Word for word, transcribe the data below from the line with "export IMPL_floorplan_core_area_mm2=0.00250" to the line with "export IMPL_final_area_mm2=0.00166", keeping both of those lines.

[Dataset entries]
• • • •

<file path="src/rtl/cond_pkg.sv">
// Shared definitions for the conditional-execution unit: condition encodings,
// flag bit positions and the meaning of the decoder's flag-write bits.
package cond_pkg;

  typedef enum logic [3:0] {
    COND_EQ = 4'b0000,
    COND_NE = 4'b0001,
    COND_CS = 4'b0010,
    COND_CC = 4'b0011,
    COND_MI = 4'b0100,
    COND_PL = 4'b0101,
    COND_VS = 4'b0110,
    COND_VC = 4'b0111,
    COND_HI = 4'b1000,
    COND_LS = 4'b1001,
    COND_GE = 4'b1010,
    COND_LT = 4'b1011,
    COND_GT = 4'b1100,
    COND_LE = 4'b1101,
    COND_AL = 4'b1110,
    COND_NV = 4'b1111
  } cond_e;

  localparam int FLAG_N = 3;
  localparam int FLAG_Z = 2;
  localparam int FLAG_C = 1;
  localparam int FLAG_V = 0;

  localparam int FW_NZ = 1;
  localparam int FW_CV = 0;

endpackage

</file>
<file path="src/rtl/cond_check.sv">
// Pure combinational condition evaluator: 4-bit condition field against the
// stored {N,Z,C,V} flags. Kept stateless so a fetch/branch stage can reuse it.
module cond_check
  import cond_pkg::*;
(
  input  logic [3:0] cond,
  input  logic [3:0] flags,
  output logic       cond_ex
);

  logic n, z, c, v;

  always_comb begin
    n = flags[FLAG_N];
    z = flags[FLAG_Z];
    c = flags[FLAG_C];
    v = flags[FLAG_V];
    cond_ex = 1'b0;
    case (cond_e'(cond))
      COND_EQ: cond_ex = z;
      COND_NE: cond_ex = !z;
      COND_CS: cond_ex = c;
      COND_CC: cond_ex = !c;
      COND_MI: cond_ex = n;
      COND_PL: cond_ex = !n;
      COND_VS: cond_ex = v;
      COND_VC: cond_ex = !v;
      COND_HI: cond_ex = c & !z;
      COND_LS: cond_ex = !c | z;
      COND_GE: cond_ex = (n == v);
      COND_LT: cond_ex = (n != v);
      COND_GT: cond_ex = !z & (n == v);
      COND_LE: cond_ex = z | (n != v);
      COND_AL: cond_ex = 1'b1;
      // The 1111 encoding never executes in this core.
      default: cond_ex = 1'b0;
    endcase
  end

endmodule

</file>
<file path="src/rtl/cond_unit.sv">
// Architectural NZCV flag register, condition gating of write/PC controls and
// a saturating debug count of retired instructions whose condition failed.
module cond_unit
  import cond_pkg::*;
#(
  parameter int CNT_W = 16
) (
  input  logic             clk,
  input  logic             reset_n,
  input  logic             en,
  input  logic [3:0]       cond,
  input  logic [3:0]       alu_flags,
  input  logic [1:0]       flag_w,
  input  logic             no_write,
  input  logic             pc_s,
  input  logic             reg_w,
  input  logic             mem_w,
  output logic             pc_src,
  output logic             reg_write,
  output logic             mem_write,
  output logic             carry,
  output logic [3:0]       flags,
  output logic             cond_ex,
  output logic [CNT_W-1:0] skip_count
);

  logic [3:0]       flags_q, flags_d;
  logic [CNT_W-1:0] skip_q, skip_d;

  // Evaluated against the stored flags so an instruction sees pre-update state.
  cond_check u_cond_check (
    .cond    (cond),
    .flags   (flags_q),
    .cond_ex (cond_ex)
  );

  always_comb begin
    flags_d = flags_q;
    if (en && cond_ex) begin
      if (flag_w[FW_NZ]) flags_d[FLAG_N:FLAG_Z] = alu_flags[FLAG_N:FLAG_Z];
      if (flag_w[FW_CV]) flags_d[FLAG_C:FLAG_V] = alu_flags[FLAG_C:FLAG_V];
    end
  end

  always_comb begin
    skip_d = skip_q;
    if (en && !cond_ex && (skip_q != {CNT_W{1'b1}})) skip_d = skip_q + CNT_W'(1);
  end

  always_ff @(posedge clk or negedge reset_n) begin
    if (!reset_n) begin
      flags_q <= 4'b0000;
      skip_q  <= '0;
    end else begin
      flags_q <= flags_d;
      skip_q  <= skip_d;
    end
  end

  assign pc_src     = pc_s & cond_ex;
  assign reg_write  = reg_w & cond_ex & !no_write;
  assign mem_write  = mem_w & cond_ex;
  assign carry      = flags_q[FLAG_C];
  assign flags      = flags_q;
  assign skip_count = skip_q;

endmodule

</file>
<file path="config.mk">
export PLATFORM = sky130hd
export DESIGN_NAME = cond_unit
export DESIGN_NICKNAME = d
export VERILOG_FILES = /design/src/rtl/cond_pkg.sv /design/src/rtl/cond_check.sv /design/src/rtl/cond_unit.sv
export SDC_FILE = /design/constraint.sdc
export NUM_CORES = 1
export LEC_CHECK = 0
export CORE_ASPECT_RATIO = 1.5
export CORE_MARGIN = 3
export CORE_UTILIZATION = 48
export CTS_CLUSTER_DIAMETER = 150
export DETAILED_ROUTE_END_ITERATION = 10
export GPL_TIMING_DRIVEN = 0
export PLACE_DENSITY = 0.88
export SKIP_CTS_REPAIR_TIMING = 1
export SLEW_MARGIN = 20
export SYNTH_ARGS = -nofsm -noshare
export SYNTH_HDL_FRONTEND = slang
export SYNTH_HIERARCHICAL = 1
export SYNTH_SLANG_ARGS = --single-unit
export TNS_END_PERCENT = 10
</file>
<file path="constraint.sdc">
create_clock -name clk -period 6.5 [get_ports clk]
set_input_delay 1.3 -clock clk [delete_from_list [all_inputs] [get_ports clk]]
set_output_delay 1.3 -clock clk [all_outputs]
set_load 0.05 [all_outputs]
</file>
# Yosys cells after proc, flatten, opt, wreduce, memory -nomap -nowiden
# Cells that the tools add are included.
totals:
  input_bits: 17
  ff_bits: 20
  out_inout_bits: 25
classes:
  n_reduce_logical: 12
  n_addsub: 1
  bitwise: 8
  n_eq_ne: 17
  mux: 1
op_table:
  columns: ["op", "n"]
  rows:
  - ["4-bit equality test (second input constant)", 7]
  - ["16-bit by 1-bit adder with 16-bit output (second input constant)", 1]
  - ["4-bit by 3-bit equality test with 1-bit output (second input constant)", 4]
  - ["16-bit != test (second input constant)", 1]
  - ["1-bit one-hot mux with 15 select lines", 1]
  - ["4-bit by 2-bit equality test with 1-bit output (second input constant)", 2]
  - ["1-bit bitwise AND", 6]
  - ["1-bit logical NOT", 6]
  - ["4-bit by 1-bit equality test with 1-bit output (second input constant)", 1]
  - ["4-bit logical NOT", 1]
  - ["2-bit AND reduction", 2]
  - ["1-bit logical AND", 3]
  - ["1-bit bitwise OR", 2]
  - ["1-bit equality test", 1]
  - ["1-bit != test", 1]

# Longest topological paths before layout
# Gate-level depths: netlist of run 1.
depth:
  word_depth: 6
  mapped_depth: 9
  depth_no_buf: 8

# By module
# The synthesis of run 1 kept the hierarchy.
modules_own_cells:
  columns: ["mod", "instances", "area_each_um2", "seq_area_each_um2", "cells_per_inst"]
  rows:
  - ["cond_unit", 1, 994.7, 500.5, 87]
  - ["cond_check", 1, 193.9, 0.0, 28]

# Worst setup path after synthesis of run 1
# Ideal clock, no wire load.
synth_path:
  path_type: "input to output"
  start: "in cond[3]"
  end: "out reg_write"
  cell_stages: 7
  slack_ns: 1.996
  t_required_ns: 5.200
  t_arrival_ns: 3.204
  cell_sequence: "buf_2 > or2b_1 > o31ai_1 > a211o_1 > a211o_1 > nand2_1 > nor2_1"
synth_via:
  elab_chain_cells: 4
  word_cells_on_any_way: 18
synth_lines:
  columns: ["element", "line", "text"]
  rows:
  - ["start, declared", "cond_unit.sv:11", "input logic [3:0] cond,"]
  - ["4-bit equality test (tied with other cells)", "cond_check.sv:19", "case (cond_e'(cond))"]
  - ["1-bit one-hot mux with 15 select lines (*)", "cond_check.sv:19", null]
  - ["via cond_ex", "cond_unit.sv:23", "output logic cond_ex,"]
  - ["1-bit bitwise AND (*) (2 in a row)", "cond_unit.sv:61", "assign reg_write = reg_w & cond_ex & !no_write;"]
  - ["end, declared", "cond_unit.sv:19", "output logic reg_write,"]
# Mark *: on every way through the listed nets, which the timed path passes. The rest lies on a longest branch.

# Worst setup path after layout of run 1
layout_path:
  start: "in cond[2]"
  end: "out reg_write"
layout_via:
  elab_chain_cells: 4
  word_cells_on_any_way: 18
layout_lines:
  columns: ["element", "line"]
  rows:
  - ["4-bit equality test (tied with other cells)", "cond_check.sv:19"]
  - ["1-bit one-hot mux with 15 select lines (*)", "cond_check.sv:19"]
  - ["1-bit bitwise AND (*) (2 in a row)", "cond_unit.sv:61"]
# Every way passes the cells marked *; elsewhere a longest branch is shown, timed or not.

==> flow_metrics.env, run 1 <==
export IMPL_insertedDiodeCount=0
export IMPL_dp_hpwl_um=2340
export IMPL_cts_sink_count=20
export IMPL_setup_worst_path_start="cond[2]"
export IMPL_finalCriticalPeriod_ps=5170
export IMPL_fillers=176
export IMPL_number_of_antenna_violations_at_the_first_check_in_global_routing=0
export IMPL_final_min_period_over_clock_period_pct=79.5
export IMPL_top_level_ports=42
export IMPL_tritoncts="yes"
export IMPL_finalSetupTns_ps=0
export IMPL_area_growth_from_synthesis_to_layout_pct=38.3
export IMPL_fp_dieH_um=66.9
export IMPL_initial_utilization_pct=52.0
export IMPL_criticalPathCategory="in2out"
export IMPL_timing_fmax_mhz=194
export IMPL_grt_util_all_layers_pct=20.8
export IMPL_synth_yosys_warnings=6
export IMPL_holdCritPathClass="reg2reg"
export IMPL_grt_max_degree=21
export IMPL_drc_errors=0
export IMPL_routabilityCongestion=0.791
export IMPL_grt_pass1_vias=1098
export IMPL_nNetsFinal=177
export IMPL_globalRouteOverflowTotal=0
export IMPL_routed_via_count=1117
export IMPL_floorplan_core_area_mm2=0.00229
export IMPL_clk_insertion_delay_late_ps=310
export IMPL_share_of_post_route_cells_with_drive_strength_above_1_pct=11.4
export IMPL_power_density_mw_per_mm2=353
export IMPL_dr_first_iter_drc_count=23
export IMPL_relSlewSlack_pct=42.5
export IMPL_hold_path_startpoint="skip_count[11]"
export IMPL_postSynthCellCount=115
export IMPL_timing_critical_path_fanout_max=8
export IMPL_drt_total_wl_um=3090
export IMPL_worst_slew_pin_tran_ps=860
export IMPL_drt_first_pass_iters=4
export IMPL_ant_nets=0
export IMPL_htree_levels=1
export IMPL_clock_skew_final_ps=8.86
export IMPL_max_cap_violations=0
export IMPL_mappedNetlistArea_mm2=0.00119
export IMPL_syn_nets=133
export IMPL_rr_startpoint="flags[3]"
export IMPL_finalSetupViolations=0
export IMPL_routed_wire_length_per_instance_um=17.0
export IMPL_synth_distinct_cells=37
export IMPL_critPathArrivalTime_ps=3870
export IMPL_post_drt_via_cell_ratio=6.17
export IMPL_finalHoldViolCount=0
export IMPL_timing_critical_path_from_type="input port"
export IMPL_final_cell_count_no_fill=181
export IMPL_cp_required_ps=5200
export IMPL_ys_seq_area_share_pct=42.1
export IMPL_rsz0062_at_grt="no"
export IMPL_status="finished clean"
export IMPL_lkg_pwr_nw=0.691
export IMPL_place_detailed_instances=177
export IMPL_clock_root_buffer="clkbuf_4"
export IMPL_synth_ff_latch_count=20
export IMPL_cts_buffers=3
export IMPL_synth_area_per_cell_um2=10.3
export IMPL_ir_worst_vdd_mv=0.313
export IMPL_worst_setup_hold_path_clk_slew_ps=100
export IMPL_timing_max_transition_violations_final=0
export IMPL_placementRows=21
export IMPL_die_w_um=46.6
export IMPL_port_buffers=39
export IMPL_dieArea_mm2=0.00312
export IMPL_grt_first_pass_wirelength_um=4730
export IMPL_cts_buffer_depth=2
export IMPL_end_kind="primary output"
cells by family (layout without fill, tap and decap cells):
logic type / Yosys count / count (layout) / synth area share (%)
XOR/XNOR: 16 / 16 / 12.4
buffers and inverters: 3 / 46 / 1.37
AO/OA/AOI/OAI: 14 / 14 / 8.00
multiplexers: 6 / 6 / 6.32
AND/OR/NAND/NOR: 55 / 55 / 28.7
flip-flops: 20 / 20 / 42.1
adder cells (fa/ha/maj): 1 / 1 / 1.05
state kept, by name, summed over array words and instances (netlist names):
signal and flops:
flags 4, skip_count 16
power by group:
| part | switching (mW) | leakage, nW | total, mW | internal, mW |
|---|---|---|---|---|
| combinational | 0.186 | 0.409 | 0.305 | 0.120 |
| sequential | 0.0500 | 0.261 | 0.202 | 0.152 |
| clock | 0.0381 | 0.0210 | 0.0723 | 0.0342 |
| total | 0.274 | 0.691 | 0.580 | 0.306 |
per-layer routing:
| metal | track usage (%) | routed length, um |
|---|---|---|
| met5 | 0 | 0 |
| met4 | 11.1 | 116 |
| met3 | 3.24 | 205 |
| met2 | 36.7 | 1640 |
| met1 | 22.5 | 1120 |
per-stage QoR:
stage                     setup WS [ps]  hold WS [ps]  utilization [%]  cell area, um2  total power [mW]
after floorplan                    2000           805                -            1190             0.403
after global placement             1440           499             70.3            1610             0.500
after detailed placement           1370           502             70.3            1610             0.508
after CTS                          1360           524             71.9            1640             0.581
after global routing               1270           552             71.9            1640             0.604
final                              1330           520             71.9            1640             0.580
layout by cell type, fill, tap and decap left out, drive strengths merged:
cell           count
a21oi              5
or2                1
xor2               9
nand4b             1
dfrtp             20
nand3              7
o22ai              1
a211o              2
xnor2              7
o31ai              1
mux2               6
and3               2
and2               2
buf                2
a22oi              1
and4               2
and3b              1
nor4               2
a211oi             1
a221oi             1
nor3               6
nand4              7
nor2b              1
ha                 1
nand2              8
nor2               8
clkdlybuf4s50     39
clkbuf             5
or2b               1
nor3b              3
o211ai             2
nand2b             3
worst max-delay path, stage by stage:
cell,delay [ps]
clkdlybuf4s50_1,640
or2b_1,290
o31ai_1,240
a211o_1,170
a211o_1,240
nand2_1,80
nor2_1,90
clkdlybuf4s50_1,810
cell usage after synthesis:
master / instances / area, um2
nor4_2: 1 / 12.5
o211ai_1: 2 / 15.0
or2_2: 1 / 6.26
buf_2: 1 / 5.00
xor2_1: 9 / 78.8
a22oi_1: 1 / 7.51
nand2b_1: 3 / 18.8
a221oi_1: 1 / 8.76
nand2_1: 8 / 30.0
a211oi_1: 1 / 7.51
or2b_1: 1 / 7.51
nand4b_1: 1 / 8.76
nor3b_1: 3 / 22.5
ha_1: 1 / 12.5
mux2_4: 2 / 30.0
a211o_1: 2 / 17.5
nor3_1: 6 / 30.0
nor4_4: 1 / 21.3
nand4_4: 1 / 21.3
and3_1: 2 / 12.5
xnor2_2: 1 / 16.3
clkbuf_1: 1 / 3.75
and3b_1: 1 / 8.76
nor2_1: 7 / 26.3
o31ai_1: 1 / 7.51
dfrtp_1: 20 / 500
xnor2_1: 6 / 52.6
mux2_2: 4 / 45.0
a21oi_1: 5 / 25.0
nor2b_1: 1 / 6.26
and4_1: 2 / 17.5
o22ai_1: 1 / 6.26
buf_4: 1 / 7.51
nand3_1: 7 / 35.0
and2_1: 2 / 12.5
nor2_2: 1 / 6.26
nand4_1: 6 / 37.5
path summary, 6_finish.rpt:
path / end / slack, ps / cells after the start
max in group asynchronous: skip_count[10] / 4490 / 1
max: reg_write / 1330 / 8
min reg2reg: skip_count[11] / 520 / 1
min: skip_count[11] / 520 / 1
min in group asynchronous: skip_count[5] / 1470 / 1
max reg2reg: skip_count[11] / 3800 / 8
layout make-up:
class	count	area, um2	share of cell area [%]
plain buffers	3	16.3	0.989
clock buffers	4	36.3	2.21
multi-input cells	92	672	40.9
flip-flops and latches	20	500	30.4
well taps	23	28.8	1.75
repair buffers	39	390	23.7
No activity file was read; power rests on OpenSTA's default activity.
==> run 2, diff against run 1 <==
- CORE_UTILIZATION: 48 -> 44
- PLACE_DENSITY: 0.88 -> 0.82
- clock period: 6.5 -> 5.22 ns (I/O delays scaled with it)
==> run 2 against run 1 <==
  * Power is 23% higher
  * Die area up 8.1%
  * First-iteration DRC count grew 4.3%
  * Critical path depth down 1
  * Critical endpoint is now pc_src
  * Largest power group unchanged
==> flow_metrics.env, run 2 (same netlist as run 1, synthesis figures left out) <==
export IMPL_post_dp_cell_area_mm2=0.00162
export IMPL_crit_path_frequent_cell="clkdlybuf4s50_1"
export IMPL_relSlewSlack_pct=43.2
export IMPL_final_cell_count_no_fill=194
export IMPL_place_detailed_instances=190
export IMPL_drt_total_wl_um=2810
export IMPL_ant_nets=0
export IMPL_clk_insertion_delay_late_ps=300
export IMPL_grt_max_degree=21
export IMPL_crit_reg2reg_capture="skip_count[14]"
export IMPL_routed_wire_length_per_instance_um=14.5
export IMPL_cts_sink_count=20
export IMPL_finalSetupTns_ps=0
export IMPL_finalSetupViolations=0
export IMPL_multi_input_comb_area_um2=672
export IMPL_number_of_antenna_violations_at_the_first_check_in_global_routing=0
export IMPL_reg2reg_slack_ps=2560
export IMPL_register_area_um2=500
export IMPL_htree_levels=1
export IMPL_die_w_um=48.4
export IMPL_timing_critical_path_slowest_cell_delay_ps=690
export IMPL_timing_critical_path_from_type="input port"
export IMPL_timing_critical_path_fanout_max=8
export IMPL_grt_util_all_layers_pct=17.9
export IMPL_floorplan_core_area_mm2=0.00250
export IMPL_tritoncts="yes"
export IMPL_max_cap_violations=0
export IMPL_routed_via_count=1059
export IMPL_dp_worst_setup_slack_ps=607
export IMPL_timing_fmax_mhz=217
export IMPL_cts_buffer_depth=2
export IMPL_finish_utilization_pct=66.3
export IMPL_drc_errors=0
export IMPL_finalHoldViolCount=0
export IMPL_holdCritPathClass="reg2reg"
export IMPL_clock_root_buffer="clkbuf_4"
export IMPL_insertedDiodeCount=0
export IMPL_placementRows=22
export IMPL_fp_dieH_um=69.7
export IMPL_worst_slack_ps=613
export IMPL_final_area_mm2=0.00166
export IMPL_initial_utilization_pct=47.5
export IMPL_worst_setup_hold_path_clk_slew_ps=110
export IMPL_cts_buffers=3
export IMPL_final_min_period_over_clock_period_pct=88.3
export IMPL_worstHoldPathCells=1
export IMPL_lkg_pwr_nw=0.691
export IMPL_rr_startpoint="flags[3]"
export IMPL_post_drt_via_cell_ratio=5.46
export IMPL_fillers=217
export IMPL_nNetsFinal=177
export IMPL_max_ffs_per_register=16
export IMPL_finalCriticalPeriod_ps=4610
export IMPL_timing_critical_path_slowest_stage_cell="clkdlybuf4s50_1"
export IMPL_power_density_mw_per_mm2=431
export IMPL_end_kind="primary output"
export IMPL_clock_skew_final_ps=4.04
export IMPL_criticalPathCategory="in2out"
export IMPL_dieArea_mm2=0.00337
export IMPL_hold_path_startpoint="skip_count[11]"
export IMPL_mostFrequentLayoutCell="clkdlybuf4s50_1"
export IMPL_drt_first_pass_iters=4
export IMPL_worst_slew_pin_tran_ps=850
export IMPL_area_growth_from_synthesis_to_layout_pct=39.7
export IMPL_worst_r2r_path_depth=8
export IMPL_final_cell_mix="clkdlybuf4s50_1 (39), dfrtp_1 (20), xor2_1 (9)"
export IMPL_top_level_ports=42
export IMPL_grt_first_pass_wirelength_um=4910
export IMPL_share_of_post_route_cells_with_drive_strength_above_1_pct=11.4
export IMPL_dp_hpwl_um=2150
export IMPL_ir_worst_vdd_mv=0.396
export IMPL_timing_max_transition_violations_final=0
export IMPL_cp_required_ps=4180
export IMPL_dr_first_iter_drc_count=24
export IMPL_grt_pass1_vias=1083
export IMPL_worst_hold_path_ep="skip_count[11]"
export IMPL_rsz0062_at_grt="no"
export IMPL_timing_critical_path_cells="clkdlybuf4s50_1, mux2_4, a21oi_1, o211ai_1, a211o_1, and2_1, clkdlybuf4s50_1"
export IMPL_critPathArrivalTime_ps=3560
export IMPL_globalRouteOverflowTotal=0
export IMPL_routabilityCongestion=0.819
export IMPL_port_buffers=39
export IMPL_status="finished clean"
==> run 2: cell counts in the layout (fill, tap and decap cells not counted) <==
Identical to the previous run, type by type.
==> run 2: cell type report <==
class / instances / area share [%]
flip-flops and latches: 20 / 30.1
multi-input cells: 92 / 40.5
well taps: 36 / 2.71
plain buffers: 3 / 0.980
repair buffers: 39 / 23.5
clock buffers: 4 / 2.19
==> run 2: power by group <==
part | internal, mW | switching, mW | total (mW)
Sequential | 0.190 | 0.0597 | 0.249
Combinational | 0.149 | 0.228 | 0.377
Clock | 0.0425 | 0.0467 | 0.0891
Total | 0.381 | 0.334 | 0.715
==> run 2: how the worst max path moves through the flow <==
stage,slack (ps),from,cells past startpoint,to
global route,490,cond[2],8,reg_write
detailed placement,610,cond[2],7,pc_src
floorplan,1230,cond[3],7,reg_write
CTS,600,cond[2],7,pc_src
global placement,670,cond[2],7,pc_src
finish,610,cond[2],7,pc_src
==> run 2: through the flow <==
stage          hold WS [ps]  power [mW]
2_1_floorplan           748       0.502
3_3_place_gp            494       0.622
3_5_place_dp            508       0.631
4_1_cts                 527       0.720
5_1_grt                 565       0.754
6_report                533       0.715
==> run 2: worst max-delay path, delay by kind of cell <==
family	cells	cell delay [ps]
mux	1	330
simple gates	1	200
compound gates	3	670
buf+inv	2	1320
==> run 2: routing by layer <==
metal / vias to the layer above / part of all wire [%] / GRT usage, %
met5: - / 0 / 0
met4: 0 / 1.5 / 6.65
met3: 4 / 7.2 / 4.09
met2: 40 / 52 / 32.2
met1: 505 / 39 / 20.1
li1: 510 / - / -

• • • •

* [SOLUTION TO THIS EXERCISE]
export IMPL_floorplan_core_area_mm2=0.00250
export IMPL_tritoncts="yes"
export IMPL_max_cap_violations=0
export IMPL_routed_via_count=1059
export IMPL_dp_worst_setup_slack_ps=607
export IMPL_timing_fmax_mhz=217
export IMPL_cts_buffer_depth=2
export IMPL_finish_utilization_pct=66.3
export IMPL_drc_errors=0
export IMPL_finalHoldViolCount=0
export IMPL_holdCritPathClass="reg2reg"
export IMPL_clock_root_buffer="clkbuf_4"
export IMPL_insertedDiodeCount=0
export IMPL_placementRows=22
export IMPL_fp_dieH_um=69.7
export IMPL_worst_slack_ps=613
export IMPL_final_area_mm2=0.00166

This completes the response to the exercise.